§ **Problem statement**
Scan the entries that follow for the word "died", then report every line in which it appears.

Stored data entries:
··········
## gioco
module gioco(
	i_ani_stb,														 
	i_clk,															 
	i_rst,															 
	i_animate,														 
	i_dx, 															 
	i_sx,																 
	i_start,															 
	o_x1_pal, o_x2_pal,											 
	o_y1_pal, o_y2_pal,
	o_x1_nav, o_x2_nav,											 
	o_y1_nav, o_y2_nav,
	bri1,bri2,bri3,bri4,bri5,bri6,bri7,bri8,bri9,bri10, 
	ok, ko,															 
	ff_life															 
);
input i_ani_stb, i_clk, i_rst, i_animate, i_dx, i_sx, i_start;
output [9:0] o_x1_pal, o_x2_pal, o_y1_pal, o_y2_pal, o_x1_nav, o_x2_nav, o_y1_nav, o_y2_nav;
output reg bri1,bri2,bri3,bri4,bri5,bri6,bri7,bri8,bri9,bri10;
output reg ok,ko;												
output [1:0] ff_life;
wire ff_bri1, ff_bri2, ff_bri3, ff_bri4,ff_bri5, ff_bri6, ff_bri7, ff_bri8,ff_bri9, ff_bri10;
wire [9:0] ff_x_nav,ff_y_nav,ff_x_pal,ff_y_pal;	
wire ff_x_dirpal,ff_y_dirpal;							
wire [3:0] ff_brick;
wire [1:0] ff_red1,ff_red2,ff_red3,ff_red4;
wire [1:0] ff_blue5,ff_blue6,ff_blue7;
parameter H_SIZE_BRI = 10'd 32;					 
parameter L_SIZE_BRI = 10'd 10; 					 
parameter H_SIZE_NAV = 10'd 32; 					 
parameter L_SIZE_NAV = 10'd 3;  					 
parameter IX_NAV = 10'd 320;						 
parameter IY_NAV = 10'd 470;						 
parameter D_WIDTH = 10'd 640; 				 	 
parameter D_HEIGHT = 10'd 480;					 
parameter H_SIZE_PAL = 10'd 2;					 
parameter IX_PAL = 10'd 320;						 
parameter IY_PAL = 10'd 460;						 
parameter VITE = 2'd 3;								 
parameter BLOCCHI = 4'd 10;						 
parameter ROSSO = 2'd 3;							 
parameter BLU = 2'd 2;								 
parameter wait1=4'b 0000;							 
parameter s0=4'b 0001;
parameter val=4'b 0010;
parameter win=4'b 0100;
parameter go=4'b 1000;
reg [3:0] snext,sreg;								
reg[9:0] x_nav;										 
reg[9:0] y_nav;										 
reg[9:0] x_pal;										 
reg[9:0] y_pal;										 
reg x_dir_pal;											 
reg y_dir_pal;											 
reg [1:0] life;										
reg [3:0] brick;
reg [1:0] red1,red2,red3,red4;
reg [1:0] blue5,blue6,blue7;
assign o_x1_nav = x_nav - H_SIZE_NAV;   
assign o_x2_nav = x_nav + H_SIZE_NAV;   
assign o_y1_nav = y_nav -L_SIZE_NAV; 	 
assign o_y2_nav = y_nav + L_SIZE_NAV;   
assign o_x1_pal = x_pal - H_SIZE_PAL;	 
assign o_x2_pal = x_pal + H_SIZE_PAL;	 
assign o_y1_pal = y_pal -H_SIZE_PAL;	 
  ...
export LEC_CHECK = 0
export CAP_MARGIN = 25
export CELL_PAD_IN_SITES_DETAIL_PLACEMENT = 2
export CORE_MARGIN = 2
export CORE_UTILIZATION = 62
export CTS_CLUSTER_SIZE = 21
export GPL_ROUTABILITY_DRIVEN = 0
export HOLD_SLACK_MARGIN = 0.26
export MAX_ROUTING_LAYER = met4
export MIN_ROUTING_LAYER = met2
export PLACE_DENSITY_LB_ADDON = 0.13
export SETUP_SLACK_MARGIN = 1.92
export SLEW_MARGIN = 30
create_clock -name core_clock -period 15.2 [get_ports {i_clk}]
run.sh (not shown) runs the stock make flow with config.mk's settings and CLKGATE_MAP_FILE=.
The baseline stopped in detailed placement (3_5_place_dp).
Change:
Settings changed: CAP_MARGIN 25 to 20, CELL_PAD_IN_SITES_DETAIL_PLACEMENT 2 to default, CORE_UTILIZATION 62 to 72, CTS_CLUSTER_SIZE 21 to default, GPL_ROUTABILITY_DRIVEN 0 to default, HOLD_SLACK_MARGIN 0.26 to default, MAX_ROUTING_LAYER met4 to default, PLACE_DENSITY_LB_ADDON 0.13 to default, SETUP_SLACK_MARGIN 1.92 to default, SLEW_MARGIN 30 to 20.
Clock period 15.2 ns to 24.0 ns, I/O delays scaled along.
With this change the flow failed in global routing (5_1_grt).
Synthesized cell count does not change.
Die size fell by about 14%.
Synthesized area stays the same.
Change:
Settings changed: CORE_ASPECT_RATIO from default to 1.36, CORE_MARGIN 2 to 5, CORE_UTILIZATION 72 to 64, HOLD_SLACK_MARGIN from default to 0.26, MIN_ROUTING_LAYER met2 to default, PLACE_DENSITY from default to 0.37.
Result: The new run completed with no timing, DRC or antenna violations; die size goes up by about a fifth; synthesized cell count is unchanged; area after synthesis does not change.
Change:
Settings changed: CELL_PAD_IN_SITES_GLOBAL_PLACEMENT from default to 3, CORE_ASPECT_RATIO 1.36 to default, CORE_MARGIN 5 to 2, CORE_UTILIZATION 64 to 40, CTS_CLUSTER_DIAMETER from default to 188, CTS_CLUSTER_SIZE from default to 100, HOLD_SLACK_MARGIN 0.26 to default, PLACE_DENSITY 0.37 to default.
After rerunning:
- The new run completed with no timing, DRC or antenna violations
- routed wire length is higher by about 5.4%
- register-to-register slack gains 0.14 ns
- count of clock-buffer cells in the layout is higher by 1
- hold slack hardly moves
- total power is higher by about 4.5%
- critical path depth is unchanged
- combinational power is about the same


gioco again, from the RTL that the note above started with.
make LEC_CHECK=0 CAP_MARGIN=25 CELL_PAD_IN_SITES_DETAIL_PLACEMENT=2 CORE_MARGIN=7 CORE_UTILIZATION=62 CTS_CLUSTER_DIAMETER=39 CTS_CLUSTER_SIZE=21 GPL_ROUTABILITY_DRIVEN=0 HOLD_SLACK_MARGIN=0.26 MAX_ROUTING_LAYER=met4 MIN_ROUTING_LAYER=met2 PLACE_DENSITY=0.46 SLEW_MARGIN=10 finish   # period 14.2 ns
The starting point never finished: it broke off in 3_5_place_dp.
Next try:
Settings changed: CAP_MARGIN 25 to 20, CELL_PAD_IN_SITES_DETAIL_PLACEMENT 2 to unset, CORE_MARGIN 7 to 5, CORE_UTILIZATION 62 to 64, CTS_CLUSTER_DIAMETER 39 to unset, CTS_CLUSTER_SIZE 21 to unset, GPL_ROUTABILITY_DRIVEN 0 to unset, HOLD_SLACK_MARGIN 0.26 to unset, MAX_ROUTING_LAYER met4 to unset, MIN_ROUTING_LAYER met2 to unset, PLACE_DENSITY 0.46 to unset, SLEW_MARGIN 10 to 20.
Clock period 14.2 ns to 24.0 ns, I/O delays scaled along.
Result:
- The new run passed the timing, DRC and antenna checks
- die area fell by about 8%
- area after synthesis is unchanged
- synthesized cell count does not change


Setup of run A:
gioco again, from the RTL that the note above started with.
clock: 24.0 ns
lec_check: 0
cap_margin: 20
core_margin: 4
core_utilization: 68
gpl_routability_driven: 0
min_routing_layer: met2
slew_margin: 20
Run A failed in global routing with GRT-0116.
Setup changes, run A to run B
--- a/flow/config.mk
+++ b/flow/config.mk
@@ -7,7 +7,13 @@
 export LEC_CHECK = 0
+export ABC_AREA = 1
 export CAP_MARGIN = 20
-export CORE_MARGIN = 4
+export CELL_PAD_IN_SITES_DETAIL_PLACEMENT = 1
+export CELL_PAD_IN_SITES_GLOBAL_PLACEMENT = 0
+export CORE_MARGIN = 9
 export CORE_UTILIZATION = 68
-export GPL_ROUTABILITY_DRIVEN = 0
+export CTS_CLUSTER_SIZE = 70
+export GPL_ROUTABILITY_DRIVEN = 1
+export GPL_TIMING_DRIVEN = 0
 export MIN_ROUTING_LAYER = met2
-export SLEW_MARGIN = 20
+export SETUP_SLACK_MARGIN = -1.27
+export SLEW_MARGIN = 25
### Flow results
The log for run B ends in detailed placement with error DPL-0033, so the run never completed.
Taking run A as the reference, in run B count of library flops with an enable pin saw little to no change, die area went up 4500 um^2, area of the core now sits higher, post-synthesis xor/xnor area fraction shows a reduction of 5.6 points, height of the chip went up about 9%.
Row summed standard-cell area reported by yosys: run B higher / run A lower
Here is what was changed in the inputs of run C compared with run B.
==> flow/config.mk <==
export PLATFORM = sky130hd
export DESIGN_NAME = gioco
export DESIGN_NICKNAME = gioco
export VERILOG_FILES = /design/flow/design.v
export SDC_FILE = /design/flow/constraint.sdc
export NUM_CORES = 4
export LEC_CHECK = 0
export CAP_MARGIN = 20
export CORE_MARGIN = 2
export CORE_UTILIZATION = 68
export CTS_CLUSTER_SIZE = 36
export SLEW_MARGIN = 20
==> flow/constraint.sdc <==
create_clock -name core_clock -period 16.2 [get_ports {i_clk}]
set_input_delay 3.2400 -clock core_clock [delete_from_list [all_inputs] [get_ports {i_clk}]]
set_output_delay 3.2400 -clock core_clock [all_outputs]
set_load 0.01 [all_outputs]
Findings:
[run C] flow finished | final checks: failed | reasons: setup timing
Compared to run B, run C was floorplanned on a smaller die.
Per the comparison of run C with run B, cell count after synthesis fell by 611, post-synthesis instance area fell by about 6%.
Measured against each other, run C and run B differ in number of standard cells reported by yosys, the higher figure coming from run B.
Input-level comparison between run D and run C:
--- a/flow/config.mk
+++ b/flow/config.mk
@@ -9,4 +9,3 @@
 export CORE_MARGIN = 2
-export CORE_UTILIZATION = 68
-export CTS_CLUSTER_SIZE = 36
+export CORE_UTILIZATION = 58
 export SLEW_MARGIN = 20
==> flow/constraint.sdc <==
create_clock -name core_clock -period 14.8 [get_ports {i_clk}]
set_input_delay 2.9600 -clock core_clock [delete_from_list [all_inputs] [get_ports {i_clk}]]
set_output_delay 2.9600 -clock core_clock [all_outputs]
set_load 0.01 [all_outputs]
Findings:
- The flow completed for run D, but it is not clean: the layout still shows setup timing.
- Width of the die (lower): run C
- Summary of run D over run C: number of antenna violations at the first check in global routing decreased by 1 relative to the old numbers; endpoint required time on the critical path decreased by 1420 ps relative to the old numbers; clock group share of total power decreased by 2.6 points relative to the old numbers.
Changes in run E relative to run D:
--- a/flow/config.mk
+++ b/flow/config.mk
@@ -10,2 +10,4 @@
 export CORE_UTILIZATION = 58
+export CTS_CLUSTER_DIAMETER = 167
+export CTS_CLUSTER_SIZE = 100
 export SLEW_MARGIN = 20
==> flow/constraint.sdc <==
create_clock -name core_clock -period 24.0 [get_ports {i_clk}]
set_input_delay 4.8000 -clock core_clock [delete_from_list [all_inputs] [get_ports {i_clk}]]
set_output_delay 4.8000 -clock core_clock [all_outputs]
set_load 0.01 [all_outputs]
==> comparison <==
In summary, run E completed successfully, with a layout that passed the timing, DRC and antenna checks.
The total of clock buffers placed in the layout in run E sits 1 below the value recorded for run D.
Changes observed in run E relative to run D: total power fell by about 46%, relative contribution of the clock network to total power rose by 2.8 points.


Starting RTL as in the previous note.
Settings: LEC_CHECK=0, CAP_MARGIN=20, CORE_MARGIN=2, CORE_UTILIZATION=71, CTS_CLUSTER_DIAMETER=45, CTS_CLUSTER_SIZE=40, PLACE_DENSITY_LB_ADDON=0.28, SLEW_MARGIN=20; clock period 16.9 ns.
The first run never finished: it broke off in global routing (5_1_grt).
Next try:
- CORE_UTILIZATION: 71 -> 68
- CTS_CLUSTER_DIAMETER: 45 -> unset
- CTS_CLUSTER_SIZE: 40 -> 35
- PLACE_DENSITY_LB_ADDON: 0.28 -> unset
- clock period: 16.9 -> 16.2 ns (I/O delays scaled with it)
What happened:
- This time the run produced a layout that fails on setup timing
- die size went up by 4.3%
- area after synthesis is unchanged
- synthesized cell count stays the same
Next try:
- CORE_UTILIZATION: 68 -> 72
- CTS_CLUSTER_DIAMETER: unset -> 228
- CTS_CLUSTER_SIZE: 35 -> 36
- SETUP_SLACK_MARGIN: unset -> 0.96
Outcome: The new run failed in global routing (5_1_grt) with GRT-0232. Area after synthesis does not change. Synthesized cell count stays the same. Die size falls by 5.4%.
Next try:
- CTS_CLUSTER_DIAMETER: 228 -> 398
- CTS_CLUSTER_SIZE: 36 -> 96
- SETUP_SLACK_MARGIN: 0.96 -> unset
- clock period: 16.2 -> 11.9 ns (I/O delays scaled with it)
Outcome: The new run did not get past detailed placement (3_5_place_dp) on DPL-0033; synthesized area is unchanged; die size is unchanged; synthesized cell count stays the same.
Next try:
- CORE_UTILIZATION: 72 -> 40
- CTS_CLUSTER_DIAMETER: 398 -> unset
- CTS_CLUSTER_SIZE: 96 -> unset
- clock period: 11.9 -> 24.0 ns (I/O delays scaled with it)
What happened: Now the flow ran to the end with no violations; synthesized area stays the same; die area came out higher by 77%; synthesized cell count is unchanged.


Starting RTL as in the previous note.
Design gioco, start of the top module:
module gioco(
	i_ani_stb,														 
	i_clk,															 
	i_rst,															 
	i_animate,														 
	i_dx, 															 
	i_sx,																 
	i_start,															 
	o_x1_pal, o_x2_pal,											 
	o_y1_pal, o_y2_pal,
	o_x1_nav, o_x2_nav,											 
	o_y1_nav, o_y2_nav,
	bri1,bri2,bri3,bri4,bri5,bri6,bri7,bri8,bri9,bri10, 
	ok, ko,															 
	ff_life															 
);
input i_ani_stb, i_clk, i_rst, i_animate, i_dx, i_sx, i_start;
output [9:0] o_x1_pal, o_x2_pal, o_y1_pal, o_y2_pal, o_x1_nav, o_x2_nav, o_y1_nav, o_y2_nav;
output reg bri1,bri2,bri3,bri4,bri5,bri6,bri7,bri8,bri9,bri10;
output reg ok,ko;												
output [1:0] ff_life;
wire ff_bri1, ff_bri2, ff_bri3, ff_bri4,ff_bri5, ff_bri6, ff_bri7, ff_bri8,ff_bri9, ff_bri10;
wire [9:0] ff_x_nav,ff_y_nav,ff_x_pal,ff_y_pal;	
wire ff_x_dirpal,ff_y_dirpal;							
wire [3:0] ff_brick;
wire [1:0] ff_red1,ff_red2,ff_red3,ff_red4;
wire [1:0] ff_blue5,ff_blue6,ff_blue7;
parameter H_SIZE_BRI = 10'd 32;					 
parameter L_SIZE_BRI = 10'd 10; 					 
parameter H_SIZE_NAV = 10'd 32; 					 
parameter L_SIZE_NAV = 10'd 3;  					 
parameter IX_NAV = 10'd 320;						 
parameter IY_NAV = 10'd 470;						 
parameter D_WIDTH = 10'd 640; 				 	 
parameter D_HEIGHT = 10'd 480;					 
parameter H_SIZE_PAL = 10'd 2;					 
parameter IX_PAL = 10'd 320;						 
parameter IY_PAL = 10'd 460;						 
parameter VITE = 2'd 3;								 
  ...
==> flow/config.mk <==
export PLATFORM = sky130hd
export DESIGN_NAME = gioco
export DESIGN_NICKNAME = gioco
export VERILOG_FILES = /design/flow/design.v
export SDC_FILE = /design/flow/constraint.sdc
export NUM_CORES = 4
export LEC_CHECK = 0
export ABC_AREA = 1
export CAP_MARGIN = 35
export CORE_MARGIN = 2
export CORE_UTILIZATION = 50
export CTS_CLUSTER_DIAMETER = 129
export CTS_CLUSTER_SIZE = 21
export MIN_ROUTING_LAYER = met1
export PLACE_DENSITY_LB_ADDON = 0.1
export SETUP_SLACK_MARGIN = 3.73
export SLEW_MARGIN = 20
==> flow/constraint.sdc <==
create_clock -name core_clock -period 15.2 [get_ports {i_clk}]
set_input_delay 3.0400 -clock core_clock [delete_from_list [all_inputs] [get_ports {i_clk}]]
set_output_delay 3.0400 -clock core_clock [all_outputs]
set_load 0.01 [all_outputs]
The first run reached the layout checks and failed them: setup timing.
Change:
--- a/flow/config.mk
+++ b/flow/config.mk
@@ -11,3 +11,3 @@
 export CORE_UTILIZATION = 50
-export CTS_CLUSTER_DIAMETER = 129
+export CTS_CLUSTER_DIAMETER = 307
 export CTS_CLUSTER_SIZE = 21
@@ -15,3 +15,3 @@
 export PLACE_DENSITY_LB_ADDON = 0.1
-export SETUP_SLACK_MARGIN = 3.73
+export SETUP_SLACK_MARGIN = -1.5
 export SLEW_MARGIN = 20
=>
- The new run produced a layout that fails on setup timing
- hold slack improves by 0.020 ns
- cell area rose by about 7%
- synthesized cell count does not change
- utilization rose by 5.1 points
- wire length rose by 13%
- via count rose by 8.1%
- power rose by about 10%
Change:
==> flow/config.mk (replaced) <==
export PLATFORM = sky130hd
export DESIGN_NAME = gioco
export DESIGN_NICKNAME = gioco
export VERILOG_FILES = /design/flow/design.v
export SDC_FILE = /design/flow/constraint.sdc
export NUM_CORES = 4
export LEC_CHECK = 0
export CAP_MARGIN = 35
export CORE_ASPECT_RATIO = 0.72
export CORE_MARGIN = 2
export CORE_UTILIZATION = 72
export CTS_CLUSTER_SIZE = 21
export MIN_ROUTING_LAYER = met1
export SLEW_MARGIN = 20
==> flow/constraint.sdc (replaced) <==
create_clock -name core_clock -period 10.0 [get_ports {i_clk}]
set_input_delay 2.0000 -clock core_clock [delete_from_list [all_inputs] [get_ports {i_clk}]]
set_output_delay 2.0000 -clock core_clock [all_outputs]
set_load 0.01 [all_outputs]
Result:
- Now the flow died in detailed placement (DPL-0038)
- area after synthesis decreases by a few percent
- synthesized cell count decreases by a quarter to a third
- die area falls by a quarter to a third
Change:
--- a/flow/config.mk
+++ b/flow/config.mk
@@ -7,8 +7,10 @@
 export LEC_CHECK = 0
+export ABC_AREA = 1
 export CAP_MARGIN = 35
-export CORE_ASPECT_RATIO = 0.72
 export CORE_MARGIN = 2
-export CORE_UTILIZATION = 72
+export CORE_UTILIZATION = 71
+export CTS_CLUSTER_DIAMETER = 223
 export CTS_CLUSTER_SIZE = 21
 export MIN_ROUTING_LAYER = met1
+export PLACE_DENSITY_LB_ADDON = 0.3
 export SLEW_MARGIN = 20
==> flow/constraint.sdc (replaced) <==
create_clock -name core_clock -period 17.3 [get_ports {i_clk}]
set_input_delay 3.4600 -clock core_clock [delete_from_list [all_inputs] [get_ports {i_clk}]]
set_output_delay 3.4600 -clock core_clock [all_outputs]
set_load 0.01 [all_outputs]
Outcome: With this change the flow died in global routing; die size climbs by 7.3%; synthesized area climbs by 6.1%; synthesized cell count climbs by 31%.
Change:
--- a/flow/config.mk
+++ b/flow/config.mk
@@ -10,7 +10,7 @@
 export CORE_MARGIN = 2
-export CORE_UTILIZATION = 71
-export CTS_CLUSTER_DIAMETER = 223
+export CORE_UTILIZATION = 58
+export CTS_CLUSTER_DIAMETER = 49
 export CTS_CLUSTER_SIZE = 21
 export MIN_ROUTING_LAYER = met1
-export PLACE_DENSITY_LB_ADDON = 0.3
+export PLACE_DENSITY_LB_ADDON = 0.1
 export SLEW_MARGIN = 20
==> flow/constraint.sdc (replaced) <==
create_clock -name core_clock -period 15.2 [get_ports {i_clk}]
set_input_delay 3.0400 -clock core_clock [delete_from_list [all_inputs] [get_ports {i_clk}]]
set_output_delay 3.0400 -clock core_clock [all_outputs]
set_load 0.01 [all_outputs]
Outcome: The changed run reached the layout checks and failed them: setup timing. Synthesized area is unchanged. Die size rose by about a fifth. Synthesized cell count is unchanged.
Power and IR drop assume default switching activity.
··········
§ **Response to this task**
- Now the flow died in detailed placement (DPL-0038)
Outcome: With this change the flow died in global routing; die size climbs by 7.3%; synthesized area climbs by 6.1%; synthesized cell count climbs by 31%.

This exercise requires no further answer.